All in all, I just need to make sure my eyes are well rested, I eat properly and healthily. I’m going back to see the doctor to have my eye pressure checked and to see if the remaining astigmatism is still there. I will be 2 months after surgery by then.

Week 8

Went swimming for the first time after 6 months (since the beginning of the eye checkup journey, surgery till minimum recovery period before hitting the pool again). Not quite an enjoyable one as the pool was a little tad murky but it feels different to be swimming without vision aids. I was very careful with the eyes, making sure no water is touching it.

There is no major improvement that I can notice this week. Probably there is little but too little for me to notice. I’ve been very diligent with applying the artificial tears to keep the eyes as moist and as lubricated as possible. I still don’t like what I see in low light condition. Outdoor is still good and I’m sometimes awed by the sharpness of the details and the crispiness of the image.

Still worried actually but under control. It doesn’t help that my working place is dead cold and air is dry. I’ve been popping those tears in more than ever this week.

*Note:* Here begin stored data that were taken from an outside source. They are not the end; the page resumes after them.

`src/rtl/spi_slave_bridge.sv`:
```
// SPI (mode 3, idle-high clock) slave that turns command/address/data frames into 32-bit bus accesses.
// Read support is compiled in only when SPI_SLAVE_READ_EN is defined; the default build is write-only.
`timescale 1ns/1ps
module spi_slave_bridge #(
  parameter int          SYNC_STAGES = 2,
  parameter logic [7:0]  CMD_WR      = 8'h02,
  parameter logic [7:0]  CMD_RD      = 8'h0B
) (
  input  logic        clk,
  input  logic        rst_n,
  input  logic        spi_cs,
  input  logic        spi_clk,
  input  logic        spi_din,
  output logic        spi_dout,
  output logic        bus_req,
  output logic        bus_we,
  output logic [31:0] bus_addr,
  output logic [31:0] bus_wdata,
  input  logic [31:0] bus_rdata,
  input  logic        bus_ack,
  output logic        rd_late
);

  typedef enum logic [2:0] {IDLE, CMD, ADDR, DATA, DRAIN} state_t;

  state_t                 state_q, state_d;
  logic [SYNC_STAGES-1:0] cs_sync_q, sclk_sync_q, din_sync_q, fill_q;
  logic                   cs_prev_q, sclk_prev_q, armed_q;
  logic [4:0]             cnt_q;
  logic [30:0]            sh_q;
  logic [7:0]             cmd_q;
  logic                   bus_req_q, bus_we_q;
  logic [31:0]            bus_addr_q, bus_wdata_q;

  logic        cs_s, sclk_s, din_s, cs_rise, cs_fall, sclk_rise;
  logic [31:0] shift_in;
  logic        wr_mode, cmd_ok;

  assign cs_s      = cs_sync_q[SYNC_STAGES-1];
  assign sclk_s    = sclk_sync_q[SYNC_STAGES-1];
  assign din_s     = din_sync_q[SYNC_STAGES-1];
  assign cs_rise   = cs_s & ~cs_prev_q;
  assign cs_fall   = ~cs_s & cs_prev_q;
  assign sclk_rise = sclk_s & ~sclk_prev_q;
  assign shift_in  = {sh_q, din_s};
  assign wr_mode   = (cmd_q == CMD_WR);

`ifdef SPI_SLAVE_READ_EN
  logic        sclk_fall, rd_issue_q, rvld_q, skip_q, dout_q, rd_late_q;
  logic [31:0] rbuf_q, tx_q;
  assign sclk_fall = ~sclk_s & sclk_prev_q;
  assign cmd_ok    = (shift_in[7:0] == CMD_WR) || (shift_in[7:0] == CMD_RD);
  assign spi_dout  = dout_q;
  assign rd_late   = rd_late_q;
`else
  logic unused_rdata;
  assign unused_rdata = ^bus_rdata;
  assign cmd_ok       = (shift_in[7:0] == CMD_WR);
  assign spi_dout     = 1'b0;
  assign rd_late      = 1'b0;
`endif

  assign bus_req   = bus_req_q;
  assign bus_we    = bus_we_q;
  assign bus_addr  = bus_addr_q;
  assign bus_wdata = bus_wdata_q;

  always_comb begin
    state_d = state_q;
    case (state_q)
      IDLE:    if (cs_fall && armed_q) state_d = CMD;
      CMD:     if (sclk_rise && cnt_q == 5'd7) state_d = cmd_ok ? ADDR : DRAIN;
      ADDR:    if (sclk_rise && cnt_q == 5'd31) state_d = DATA;
      default: state_d = state_q;
    endcase
    if (cs_rise) state_d = IDLE;
  end

  always_ff @(posedge clk or negedge rst_n) begin
    if (!rst_n) state_q <= IDLE;
    else        state_q <= state_d;
  end

  always_ff @(posedge clk or negedge rst_n) begin
    if (!rst_n) begin
      cs_sync_q   <= '1;
      sclk_sync_q <= '1;
      din_sync_q  <= '0;
      fill_q      <= '0;
      cs_prev_q   <= 1'b1;
      sclk_prev_q <= 1'b1;
      armed_q     <= 1'b0;
      cnt_q       <= '0;
      sh_q        <= '0;
      cmd_q       <= '0;
      bus_req_q   <= 1'b0;
      bus_we_q    <= 1'b0;
      bus_addr_q  <= '0;
      bus_wdata_q <= '0;
`ifdef SPI_SLAVE_READ_EN
      rd_issue_q  <= 1'b0;
      rvld_q      <= 1'b0;
      skip_q      <= 1'b0;
      dout_q      <= 1'b0;
      rd_late_q   <= 1'b0;
      rbuf_q      <= '0;
      tx_q        <= '0;
`endif
    end else begin
      cs_sync_q   <= {cs_sync_q[SYNC_STAGES-2:0], spi_cs};
      sclk_sync_q <= {sclk_sync_q[SYNC_STAGES-2:0], spi_clk};
      din_sync_q  <= {din_sync_q[SYNC_STAGES-2:0], spi_din};
      fill_q      <= {fill_q[SYNC_STAGES-2:0], 1'b1};
      cs_prev_q   <= cs_s;
      sclk_prev_q <= sclk_s;
      // A chip select already low when reset lifts must not look like a new frame.
      armed_q     <= armed_q | (fill_q[SYNC_STAGES-1] & cs_s);

      if (bus_ack) begin
        bus_req_q <= 1'b0;
        if (bus_we_q) bus_addr_q <= bus_addr_q + 32'd4;
`ifdef SPI_SLAVE_READ_EN
        else if (skip_q) skip_q <= 1'b0;
        else begin
          rbuf_q <= bus_rdata;
          rvld_q <= 1'b1;
        end
`endif
      end

`ifdef SPI_SLAVE_READ_EN
      if (rd_issue_q && !bus_req_q) begin
        rd_issue_q <= 1'b0;
        bus_req_q  <= 1'b1;
        bus_we_q   <= 1'b0;
      end
`endif

      if (sclk_rise && (state_q inside {CMD, ADDR, DATA})) begin
        sh_q  <= shift_in[30:0];
        cnt_q <= cnt_q + 5'd1;
      end

      if (sclk_rise && state_q == CMD && cnt_q == 5'd7) begin
        cmd_q <= shift_in[7:0];
        cnt_q <= '0;
      end

      if (sclk_rise && state_q == ADDR && cnt_q == 5'd31) begin
        bus_addr_q <= shift_in;
        cnt_q      <= '0;
`ifdef SPI_SLAVE_READ_EN
        if (!wr_mode) rd_issue_q <= 1'b1;
`endif
      end

      // A word finishing while the bus is still busy is dropped.
      if (sclk_rise && state_q == DATA && cnt_q == 5'd31 && !bus_req_q) begin
        if (wr_mode) begin
          bus_req_q   <= 1'b1;
          bus_we_q    <= 1'b1;
          bus_wdata_q <= shift_in;
        end
`ifdef SPI_SLAVE_READ_EN
        else begin
          bus_req_q  <= 1'b1;
          bus_we_q   <= 1'b0;
          bus_addr_q <= bus_addr_q + 32'd4;
        end
`endif
      end

`ifdef SPI_SLAVE_READ_EN
      if (state_q == DATA && !wr_mode) begin
        if (sclk_fall) begin
          if (cnt_q == 5'd0) begin
            // Data that misses the word's first bit is sent as zeros; its late ack is discarded.
            if (rvld_q) begin
              dout_q <= rbuf_q[31];
              tx_q   <= {rbuf_q[30:0], 1'b0};
            end else begin
              dout_q    <= 1'b0;
              tx_q      <= '0;
              rd_late_q <= 1'b1;
              skip_q    <= bus_req_q & ~bus_ack;
            end
            rvld_q <= 1'b0;
          end else begin
            dout_q <= tx_q[31];
            tx_q   <= {tx_q[30:0], 1'b0};
          end
        end
      end else begin
        dout_q <= 1'b0;
      end
`endif

      if (cs_rise) begin
        cnt_q <= '0;
`ifdef SPI_SLAVE_READ_EN
        dout_q     <= 1'b0;
        rd_issue_q <= 1'b0;
`endif
      end

      if (cs_fall && armed_q && state_q == IDLE) begin
        cnt_q <= '0;
`ifdef SPI_SLAVE_READ_EN
        rvld_q <= 1'b0;
        skip_q <= bus_req_q & ~bus_we_q & ~bus_ack;
`endif
      end
    end
  end

endmodule

```
`config.mk`:
```
export PLATFORM = sky130hd
export DESIGN_NAME = spi_slave_bridge
export DESIGN_NICKNAME = d
export VERILOG_FILES = /design/src/rtl/spi_slave_bridge.sv
export SDC_FILE = /design/constraint.sdc
export NUM_CORES = 1
export LEC_CHECK = 0
export ABC_AREA = 1
export CORE_AREA = 2 2 112 114
export DETAILED_ROUTE_END_ITERATION = 8
export DIE_AREA = 0 0 114 116
export PLACE_DENSITY = 0.81
export SLEW_MARGIN = 10
export SYNTH_ARGS = -nofsm -noshare
export SYNTH_HDL_FRONTEND = slang
export SYNTH_SLANG_ARGS = --single-unit
```
`constraint.sdc`:
```
create_clock -name clk -period 5.6 [get_ports clk]
set_clock_uncertainty 0.2 [all_clocks]
set_input_delay 1.12 -clock clk [delete_from_list [all_inputs] [get_ports clk]]
set_output_delay 1.12 -clock clk [all_outputs]
set_load 0.05 [all_outputs]
```
==> results of run 1 <==
==> registers in the layout, summed over array words and instances (netlist names), 3 cells and up <==
| register | count |
|---|---|
| sh_q | 31 |
| bus_addr | 32 |
| bus_wdata | 32 |
| cnt_q | 5 |
| state_q | 3 |
| cmd_q | 8 |
==> worst max path at each step <==
stage                              end  slack, ns  cells past startpoint
after global routing      bus_addr[12]       2.42                     14
final                     bus_addr[18]       2.52                      1
after detailed placement  bus_addr[18]       2.38                      8
after floorplan           bus_addr[12]       3.47                      8
after global placement    bus_addr[18]       2.42                      8
after CTS                 bus_addr[18]       2.52                      1
==> layout make-up <==
class,count,area share
well taps,147,0.0251
flip-flops and latches,124,0.424
clock buffers,23,0.0665
clock inverters,7,0.0218
multi-input cells,500,0.311
inverters,92,0.0471
repair buffers,77,0.104
==> power breakdown <==
group | internal, mW | switching [mW] | total [mW]
clock network | 0.830 | 0.376 | 1.21
logic | 0.0683 | 0.168 | 0.236
registers | 0.984 | 0.0896 | 1.07
==> cells by family (layout without fill, tap and decap cells) <==
logic type | count (synthesis) | after routing
AO/OA/AOI/OAI | 83 | 83
AND/OR/NAND/NOR | 400 | 400
XOR/XNOR | 11 | 11
adder cells (fa/ha/maj) | 3 | 3
flip-flops | 124 | 124
other | 2 | 3
buffers and inverters | 119 | 199
==> placed cells by master (no fill, tap or decap), drive strengths merged, types with 2 or more instances in the layout <==
master	count
nand2	250
dfrtp	118
inv	92
nand3	71
clkdlybuf4s50	70
nor2	64
o21ai	50
clkbuf	23
o22ai	14
a21oi	10
xor2	8
buf	7
dfstp	6
nor3	6
bufinv	5
nand4	4
o211ai	4
xnor2	3
ha	3
conb	3
and2	2
o21bai	2
o221ai	2
clkinv	2
==> metal layers <==
| layer | track usage | up-vias |
|---|---|---|
| met5 | 0 | - |
| met2 | 0.333 | 188 |
| met1 | 0.341 | 2361 |
| li1 | - | 2474 |
| met4 | 0.0902 | 0 |
| met3 | 0.0418 | 23 |
==> per-stage QoR <==
step	utilization	setup WS, ns	hold WS (ns)
floorplan	-	3.47	0.131
global placement	0.560	2.42	0.132
detailed placement	0.560	2.38	0.136
CTS	0.614	2.52	0.147
global route	0.616	2.42	0.153
finish	0.616	2.52	0.145
==> qor.yml, run 1 <==
fin_area_um2: 7340
fp.dieArea_um2: 13200
multiInputGateArea_um2: 2290
rows: 40
hold_end: "din_sync_q[1]"
setup_viol: 0
synth_top_family_by_area: "simple AND/OR/NAND/NOR gates"
drive_above_1_share: 0.0705
num_io_pins: 106
met2_length_mm: 6.29
wl_mm: 14.1
core_um2: 11900
synth_edf_count: 0
reg2reg_slack_ns: 2.61
finalHoldViolCount: 0
cts_tree: "built"
r2r_end: "bus_addr[18]"
p_leak_nw: 3.80
initialDrtViolationCount: 573
placed_area_um2: 6670
clk_pin_slew_ns: 0.05
power.density_nw_per_um2: 343
grt_pass1_wl_mm: 23.5
synth_compound_area_frac: 0.0781
fin_nets: 853
worst-path-max-fanout: 5
clock-sinks: 124
cts_buffers: 17
synth_warnings: 0
worst_r2r_path_depth: 14
fmax_mhz: 325
num_antenna_cells: 0
hpwl_mm: 9.42
synthXorXnorAreaFrac: 0.0164
antenna_found_initial: 0
routed.top_layer: "met4"
crit_path_max_incr_delay_ns: 0.86
ys_seq_area_frac: 0.530
die_x_um: 114
yosysTopAreaCell: "dfrtp_1"
syn_to_final_growth_pct: 25.1
yosys-top-cells-area: "dfrtp_1 50%, nand2_1 16%, nand3_1 5.9%, inv_1 5.6%, o21ai_0 3.8%"
ir_worst_vdd_mv: 0.155
ys_async_sr_fraction: 1.00
crit_buf_inv: 1
routed-via-count: 5046
worst_setup_path_start_kind: "flip-flop"
synth.distinct_cells: 32
status: "finished clean"
place_inst: 939
cts_max_level: 4
clk_latency_ns: 0.42
r2r-start: "cnt_q[1]"
track_usage: 0.229
worstPathArrival_ns: 1.76
finalPower_mw: 2.52
seq_area_um2: 3110
critPathTopFamily: "buffers and inverters"
hp-class: "reg2reg"
final_cell_count_no_fill: 970
crit_start: "bus_addr[18]"
worst_path_max_delay_cell: "clkdlybuf4s50_1"
crit_chain: "clkdlybuf4s50_1"
muxShareOfSynthArea: 0
cp_data_required_time_ns: 4.28
yosysTopAreaCellShare: 0.503
tightest_slew_ns: 0.724
min_from: "din_sync_q[0]"
critical_path_class: "reg2out"
place.gp.congestion: 0.911
report.final.slew_viol_count: 0
grt_pass1_vias: 4734
n_fill_cell: 1007
overflow: 0
rsz0062_at_grt: "no"
cts_buffer_depth: 2
wl_met3_um: 820
start_util: 0.493
synth_commonest_cells: "248 x nand2_1, 118 x dfrtp_1, 87 x inv_1, 69 x nand3_1, 58 x nor2_1"
ys_ff_latch: 124
clock_tree.root_cell: "clkbuf_16"
finalCritPeriodShare: 0.549
firstDrtPassIters: 5
wl_met1_mm: 6.78
synthCells: 742
yosys.cell_count.top_type: "nand2_1"
drc: 0
tns_ns: 0
syn_area_per_cell_um2: 7.91
holdPathStages: 0
grt_max_degree: 71
critPathCaptureType: "output port"
viasPerCell: 5.20
timing.max_cap.violations: 0
hold_buffers: 0
synth-main-ff-cell: "dfrtp_1"
routedWlPerCell_um: 14.6
max_slew_margin: 0.516
netlist_area_um2: 5870
layout_min_cycle_time_ns: 3.08
port_buffers: 71
cts_setup_buffers: 0
die_height_um: 116
synth_fa_ha_area_frac: 0.00640
post_cts_resize_count: 0
ant_nets: 0
yosys.area_share.simple: 0.285
(Power assumes the default switching activity.)
==> inputs of run 2 (changes only) <==
CORE_AREA = 2 2 114 116   (was 2 2 112 114)
DIE_AREA = 0 0 116 118   (was 0 0 114 116)
PLACE_DENSITY = 0.82   (was 0.81)
clock period = 2.7 ns   (was 5.6 ns; I/O delays follow)
==> run 2 against run 1 <==
Compared with the run above: clock power is 57% higher; worst hold slack about the same; die area is 3.5% higher; cell count increased by 2.6%; non-clock buffer count up 4; first-iteration DRC count increased by 2.1%; setup slack got worse by 2.3 ns; global-route usage decreased by 0.90 points; flip-flop and latch count stayed put; critical path type unchanged; largest power group is now sequential cells.
==> qor.yml, run 2 (synthesis gave the netlist of run 1 again) <==
rsz0062_at_grt: "no"  # unchanged
die_x_um: 116  # was 114 um
critPathCaptureType: "output port"  # unchanged
grt_pass1_wl_mm: 23.6  # was 23.5 mm
ant_nets: 0  # unchanged
hold_slack_ns: 0.145  # about the same
track_usage: 0.220  # was 0.229
tns_ns: 0  # unchanged
finalHoldViolCount: 0  # unchanged
drive_above_1_share: 0.0680  # was 0.0705
post_cts_resize_count: 0  # unchanged
fin_nets: 857  # was 853
num_antenna_cells: 0  # unchanged
power.density_nw_per_um2: 638  # was 343 nW/um^2
pre_cts_ws_ns: 0.337  # was 2.38 ns
tightest_slew_ns: 0.607  # was 0.724 ns
cts_buffer_depth: 2  # unchanged
worst-path-max-fanout: 5  # unchanged
drc: 0  # unchanged
crit_path_max_incr_delay_ns: 0.85  # was 0.86 ns
critPathTopFamily: "buffers and inverters"  # unchanged
clk_pin_slew_ns: 0.05  # about the same
cts_buffers: 17  # unchanged
cts_tree: "built"  # unchanged
cts_setup_buffers: 0  # unchanged
clock-sinks: 124  # unchanged
die_height_um: 118  # was 116 um
timing.max_cap.violations: 0  # unchanged
clk_latency_ns: 0.41  # was 0.42 ns
clock_tree.root_cell: "clkbuf_16"  # unchanged
worst_path_max_delay_cell: "clkdlybuf4s50_1"  # unchanged
layout_min_cycle_time_ns: 2.49
start_util: 0.473  # was 0.493
seq_area_um2: 3110  # unchanged
finalPower_mw: 4.61  # was 2.52 mW
syn_to_final_growth_pct: 23.2  # was 25.1%
max_slew_margin: 0.594  # was 0.516
cts_max_level: 4  # unchanged
fmax_mhz: 402
setup_viol: 0  # unchanged
grt_max_degree: 71  # unchanged
mostFrequentLayoutCell: "nand2_1"  # unchanged
hp-class: "reg2reg"  # unchanged
grt_pass1_vias: 4735  # was 4734
report.final.slew_viol_count: 0  # unchanged
status: "finished clean"  # unchanged
finalCritPeriodShare: 0.921
initialDrtViolationCount: 585  # was 573
n_fill_cell: 1094  # was 1007
worst_setup_path_start_kind: "flip-flop"  # unchanged
worstPathArrival_ns: 1.75  # was 1.76 ns
routedWlPerCell_um: 14.1  # was 14.6 um
hpwl_mm: 9.59  # was 9.42 mm
critical_path_class: "reg2out"  # unchanged
multiInputGateArea_um2: 2290  # unchanged
cp_data_required_time_ns: 1.96  # was 4.28 ns
hold_buffers: 1  # was 0
core_um2: 12400  # was 11900 um^2
antenna_found_initial: 0  # unchanged
fp.dieArea_um2: 13700  # was 13200 um^2
firstDrtPassIters: 5  # unchanged
crit_buf_inv: 1  # unchanged
routed-via-count: 5039  # was 5046
post-route-util: 0.582  # was 0.616
fin_ws_ns: 0.213  # was 2.52 ns
place.gp.congestion: 0.873  # was 0.911
final_cell_mix: "248 x nand2_1, 118 x dfrtp_1, 87 x inv_1"  # unchanged
viasPerCell: 5.06  # was 5.20
p_leak_nw: 3.74  # was 3.80 nW
wl_mm: 14.0  # was 14.1 mm
port_buffers: 71  # unchanged
num_io_pins: 106  # unchanged
crit_chain: "clkdlybuf4s50_1"  # unchanged
ir_worst_vdd_mv: 0.500  # was 0.155 mV
rows: 41  # was 40
overflow: 0  # unchanged
run 2: worst paths after layout:
check	start	end	slack, ns	cells past startpoint
hold / removal	fill_q[0]	fill_q[1]	0.14	0
hold reg to reg	fill_q[0]	fill_q[1]	0.14	0
setup / recovery	bus_addr[13]	bus_addr[13]	0.21	1
max in group asynchronous	rst_n	cs_prev_q	1.41	3
min in group asynchronous	rst_n	fill_q[0]	0.47	3
setup reg to reg	cnt_q[1]	bus_addr[9]	0.26	11
run 2: where the power goes:
group / leakage (nW) / total [mW] / internal (mW) / switching, mW
clock network: 0.240 / 1.90 / 1.15 / 0.746
logic: 1.98 / 0.484 / 0.140 / 0.344
registers: 1.52 / 2.23 / 2.04 / 0.189
run 2: area by class of cell:
class	instances	share of cell area
Clock buffer	21	0.0623
Tap cell	172	0.0298
Sequential cell	124	0.430
Clock inverter	5	0.00346
Timing Repair Buffer	81	0.110
Inverter	92	0.0478
Multi-Input combinational cell	500	0.316
run 2: per-stage QoR:
step | area [um^2] | cells
global placement | 6750 | 968
CTS | 7230 | 995
floorplan | 5870 | 743
finish | 7230 | 995
detailed placement | 6750 | 968
global route | 7230 | 995
run 2: per-layer routing:
metal | part of all wire | global-route usage | vias to the layer above
met4 | 0.0099 | 0.0543 | 0
li1 | - | - | 2483
met2 | 0.44 | 0.315 | 191
met1 | 0.47 | 0.334 | 2346
met3 | 0.078 | 0.0556 | 19
met5 | 0 | 0 | -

Doesn’t help too that my job requires me to be in front of the computer for long hours.

Hoping for a better Week 9.

Week 7 – Post Op

Both eye pressure came down to my delight at 17 for the right and 14 for the left, as opposed to 19 for both eyes last week. I’m happy my vision is improving with the stop of all eye drops, except to use preservative-free eye drops to keep the eyes moist and lubricated. It helps with my vision as well. Doctor said it wasn’t avoidable, as much as I was respondent to steroid, there was a need to use the eye drops. I guess  he understood what I had to go through.

When I see things outside under the sun, it is crystal clear. Very happy! 🙂 Vision indoors are dependent on the light type. I seem to see better under golden, yellow kind of light instead of white fluorescent light. There are less details to it and sometimes gets clear every time I use artificial tears. Doctor says it’s a case of dry eye so I hope as the eye continues to heal, the dryness will go away too. There is no changes to my short-sightedness but there is still some astigmatism detected and tested in both eyes. The positive side of things is that the astigmatism was higher last week and I’m hoping it will go down further, though doctor says the power is little and I don’t have to do anything about it.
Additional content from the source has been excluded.